Collected data entries:
......
This is an optimization exercise on Yosys and OpenROAD, whose aim is small area and few clock cycles, not a production implementation. Power and IR drop assume default switching activity.

main:
==> flow/design.v <==
module cache_2way #(
  parameter int SET_W = 2,
  parameter int CNT_W = 16
) (
  input  logic             clk,
  input  logic             proc_reset,
  input  logic             proc_read,
  input  logic             proc_write,
  input  logic [29:0]      proc_addr,
  input  logic [31:0]      proc_wdata,
  output logic             proc_stall,
  output logic [31:0]      proc_rdata,
  output logic             mem_read,
  output logic             mem_write,
  output logic [27:0]      mem_addr,
  output logic [127:0]     mem_wdata,
  input  logic [127:0]     mem_rdata,
  input  logic             mem_ready,
  output logic [CNT_W-1:0] hit_cnt,
  output logic [CNT_W-1:0] miss_cnt
);
  localparam int TAG_W = 28 - SET_W;
  localparam int SETS  = 1 << SET_W;
  logic [SETS-1:0]  valid_q [2];
  logic [SETS-1:0]  dirty_q [2];
  logic [TAG_W-1:0] tag_q   [2][SETS];
  logic [127:0]     data_q  [2][SETS];
  logic [SETS-1:0]  lru_q;
  logic             missed_q;    
  logic [SET_W-1:0] set_idx;
  logic [SETS-1:0]  set_oh;
  logic [TAG_W-1:0] tag_in;
  logic [1:0]       word;
  logic [3:0]       word_oh;
  logic             req;
  logic [TAG_W-1:0] tag0, tag1, victim_tag;
  logic             hit0, hit1, hit, hit_way;
  logic             victim, victim_dirty, miss, fill, done;
  logic             sel_way;
  logic [2*SETS-1:0] line_oh;
  logic [127:0]     sel_line;
  logic [7:0]       rd_oh;
  assign set_idx = proc_addr[SET_W+1:2];
  assign tag_in  = proc_addr[29:SET_W+2];
  assign word    = proc_addr[1:0];
  assign req     = proc_read | proc_write;
  always_comb begin
    for (int s = 0; s < SETS; s++) set_oh[s] = (set_idx == s[SET_W-1:0]);
    for (int k = 0; k < 4; k++)    word_oh[k] = (word == k[1:0]);
  end
  logic [SETS*TAG_W-1:0] tags0, tags1;
  always_comb
    for (int s = 0; s < SETS; s++) begin
      tags0[s*TAG_W +: TAG_W] = tag_q[0][s];
      tags1[s*TAG_W +: TAG_W] = tag_q[1][s];
    end
  ao_sel #(.N(SETS), .W(TAG_W)) u_tag0 (.d(tags0), .sel(set_oh), .q(tag0));
  ao_sel #(.N(SETS), .W(TAG_W)) u_tag1 (.d(tags1), .sel(set_oh), .q(tag1));
  assign hit0    = valid_q[0][set_idx] && (tag0 == tag_in);
  assign hit1    = valid_q[1][set_idx] && (tag1 == tag_in);
  assign hit     = req && (hit0 || hit1);
  assign hit_way = ~hit0;
  always_comb begin
    victim = lru_q[set_idx];
    if (!valid_q[0][set_idx])
      victim = 1'b0;
    else if (!valid_q[1][set_idx])
      victim = 1'b1;
  end
  assign victim_dirty = dirty_q[victim][set_idx];
  assign victim_tag   = victim ? tag1 : tag0;
  assign miss         = req && !hit;
  assign mem_write = miss && victim_dirty;
  assign mem_read  = miss && !victim_dirty;
  assign mem_addr  = victim_dirty ? {victim_tag, set_idx} : proc_addr[29:2];
  assign fill       = mem_read && mem_ready;
  assign done       = hit || fill;
  assign proc_stall = req && !done;
  assign sel_way = hit ? hit_way : victim;
  always_comb
    for (int w = 0; w < 2; w++)
      for (int s = 0; s < SETS; s++)
        line_oh[w*SETS+s] = set_oh[s] && (sel_way == w[0]);
  logic [2*SETS*128-1:0] lines;
  always_comb
    for (int w = 0; w < 2; w++)
      for (int s = 0; s < SETS; s++)
        lines[(w*SETS+s)*128 +: 128] = data_q[w][s];
  ao_sel #(.N(2*SETS), .W(128)) u_line (.d(lines), .sel(line_oh), .q(sel_line));
  assign mem_wdata = sel_line;
  always_comb
    for (int k = 0; k < 4; k++) begin
      rd_oh[k]     = hit && word_oh[k];
      rd_oh[4 + k] = !hit && word_oh[k];
    end
  ao_sel #(.N(8), .W(32)) u_rdata (.d({mem_rdata, sel_line}), .sel(rd_oh), .q(proc_rdata));
  logic [3:0]   wsel;    
  logic [7:0]   wd_oh;
  logic [127:0] wdat;
  always_comb
    for (int k = 0; k < 4; k++) begin
      wsel[k]      = proc_write && word_oh[k];
      wd_oh[k]     = fill && !wsel[k];
      wd_oh[4 + k] = !(fill && !wsel[k]);
    end
  ao_sel2 #(.W(32)) u_wd0 (.a(mem_rdata[0*32 +: 32]), .b(proc_wdata), .sa(wd_oh[0]), .sb(wd_oh[4]), .q(wdat[0*32 +: 32]));
  ao_sel2 #(.W(32)) u_wd1 (.a(mem_rdata[1*32 +: 32]), .b(proc_wdata), .sa(wd_oh[1]), .sb(wd_oh[5]), .q(wdat[1*32 +: 32]));
  ao_sel2 #(.W(32)) u_wd2 (.a(mem_rdata[2*32 +: 32]), .b(proc_wdata), .sa(wd_oh[2]), .sb(wd_oh[6]), .q(wdat[2*32 +: 32]));
  ao_sel2 #(.W(32)) u_wd3 (.a(mem_rdata[3*32 +: 32]), .b(proc_wdata), .sa(wd_oh[3]), .sb(wd_oh[7]), .q(wdat[3*32 +: 32]));
  always_ff @(posedge clk) begin
    for (int w = 0; w < 2; w++)
      for (int s = 0; s < SETS; s++) begin
        if (fill && victim == w[0] && set_oh[s])
          tag_q[w][s] <= tag_in;
        for (int k = 0; k < 4; k++)
          if (set_oh[s] && ((fill && victim == w[0]) || (hit && wsel[k] && hit_way == w[0])))
            data_q[w][s][32*k +: 32] <= wdat[32*k +: 32];
      end
  end
  always_ff @(posedge clk or posedge proc_reset) begin
    if (proc_reset) begin
      valid_q[0] <= '0;
      valid_q[1] <= '0;
      dirty_q[0] <= '0;
      dirty_q[1] <= '0;
      lru_q      <= '0;
      missed_q   <= 1'b0;
      hit_cnt    <= '0;
      miss_cnt   <= '0;
    end else begin
      if (done) begin
        missed_q <= 1'b0;
        if (hit_cnt != '1)
          hit_cnt <= hit_cnt + 1'b1;
      end else if (miss && !missed_q) begin
        missed_q <= 1'b1;
        if (miss_cnt != '1)
          miss_cnt <= miss_cnt + 1'b1;
      end
      if (hit) begin
        lru_q[set_idx] <= ~hit_way;
        if (proc_write)
          dirty_q[hit_way][set_idx] <= 1'b1;
      end
      if (mem_write && mem_ready)
        dirty_q[victim][set_idx] <= 1'b0;
      if (fill) begin
        valid_q[victim][set_idx] <= 1'b1;
        dirty_q[victim][set_idx] <= proc_write;
        lru_q[set_idx]           <= ~victim;
      end
    end
  end
endmodule
module ao_sel #(
  parameter int N = 2,
  parameter int W = 1
) (
  input  logic [N*W-1:0] d,
  input  logic [N-1:0]   sel,
  output logic [W-1:0]   q
);
  always_comb begin
    q = '0;
    for (int i = 0; i < N; i++)
      q = q | (d[i*W +: W] & {W{sel[i]}});
  end
endmodule
module ao_sel2 #(
  parameter int W = 1
) (
  input  logic [W-1:0] a,
  input  logic [W-1:0] b,
  input  logic         sa,
  input  logic         sb,
  output logic [W-1:0] q
);
  assign q = (a & {W{sa}}) | (b & {W{sb}});
endmodule
export LEC_CHECK = 0
export CAP_MARGIN = 20
export CORE_MARGIN = 2
export CORE_UTILIZATION = 55
export CTS_BUF_LIST = sky130_fd_sc_hd__clkbuf_16
export CTS_CLUSTER_DIAMETER = 60
export CTS_CLUSTER_SIZE = 30
export SETUP_SLACK_MARGIN = 0.2
export SLEW_MARGIN = 20
export SYNTH_HIERARCHICAL = 1
create_clock -name core_clock -period 12.0 [get_ports {clk}]
standard.sh (not shown) runs the stock make flow with config.mk's settings and CLKGATE_MAP_FILE= SYNTH_SCRIPT=/design/flow/synth_recipe.tcl, a recipe that flattens the netlist after the stock synthesis.
==> flow/flow/run.sh <==
#!/bin/bash
# The standard layout, with plain buf_1 cells as the port buffers instead of the
# delay buffers buffer_ports picks by default.
set -euo pipefail
export BUFFER_PORTS_ARGS="-buffer_cell sky130_fd_sc_hd__buf_1"
bash standard.sh finish > standard.log 2>&1
main: flow completed, timing, DRC and antenna clean
#### Input delta (the feature branch over main)
- a change of CTS_BUF_LIST from sky130_fd_sc_hd__clkbuf_16 to sky130_fd_sc_hd__clkbuf_8
- a change of CTS_CLUSTER_DIAMETER from 60 to 50
- a change of CTS_CLUSTER_SIZE from 30 to 18
[summary]
- Comparing the feature branch and main, global-route wire length before repair is lower on main.
- Switching part of the total (the feature branch over main): increase, 0.21 points
- Measured against each other, the feature branch and main differ in combinational group share of total power, the lower figure coming from main.
- The feature branch — time the worst path needs with I/O delays and setup 0.073 ns lower, main as reference
- The feature branch against main: worst setup margin moved up; global-route usage now larger; transition time at the pin with the least slew margin saw an increase.
- The critical path capture point comes out proc_rdata[11] in one run and proc_rdata[29] in the other, namely in main and the feature branch respectively.
Function was not checked in any run of this note: the RTL went through the layout flow alone.

==> what the ideal ports hide <==
In the flow no input, the clock included, has a driving cell. The finished layouts below were timed again as built, in two steps. Step 1, drivers: a clkbuf_16 drives clk and a buf_2 each remaining input, both assumed. Step 2 moves the port delays by t, midway between the first and last clock arrival at a register: inputs arrive t later, outputs are due t later. That takes back most of the time a late clock gives input paths. Three values: ideal, step 1, step 2; two values: the first two.
run	shift t [ns]	slack for setup (ns)	latest minus earliest clock arrival (ns)	worst register clock-pin slew, ns
main	0.742	0.950 / 0.927 / 0.927	0.043 / 0.043	0.10 / 0.10
the feature branch	0.912	1.023 / 1.001 / 1.001	0.040 / 0.040	0.11 / 0.11
After both steps every run listed still meets setup and hold. For main, which loses most, drivers alone change the setup slack by -0.023 ns; drivers and shift together by -0.023 ns.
......
Your job is to return all lines above that hold the word "posedge".

  always_ff @(posedge clk) begin
  always_ff @(posedge clk or posedge proc_reset) begin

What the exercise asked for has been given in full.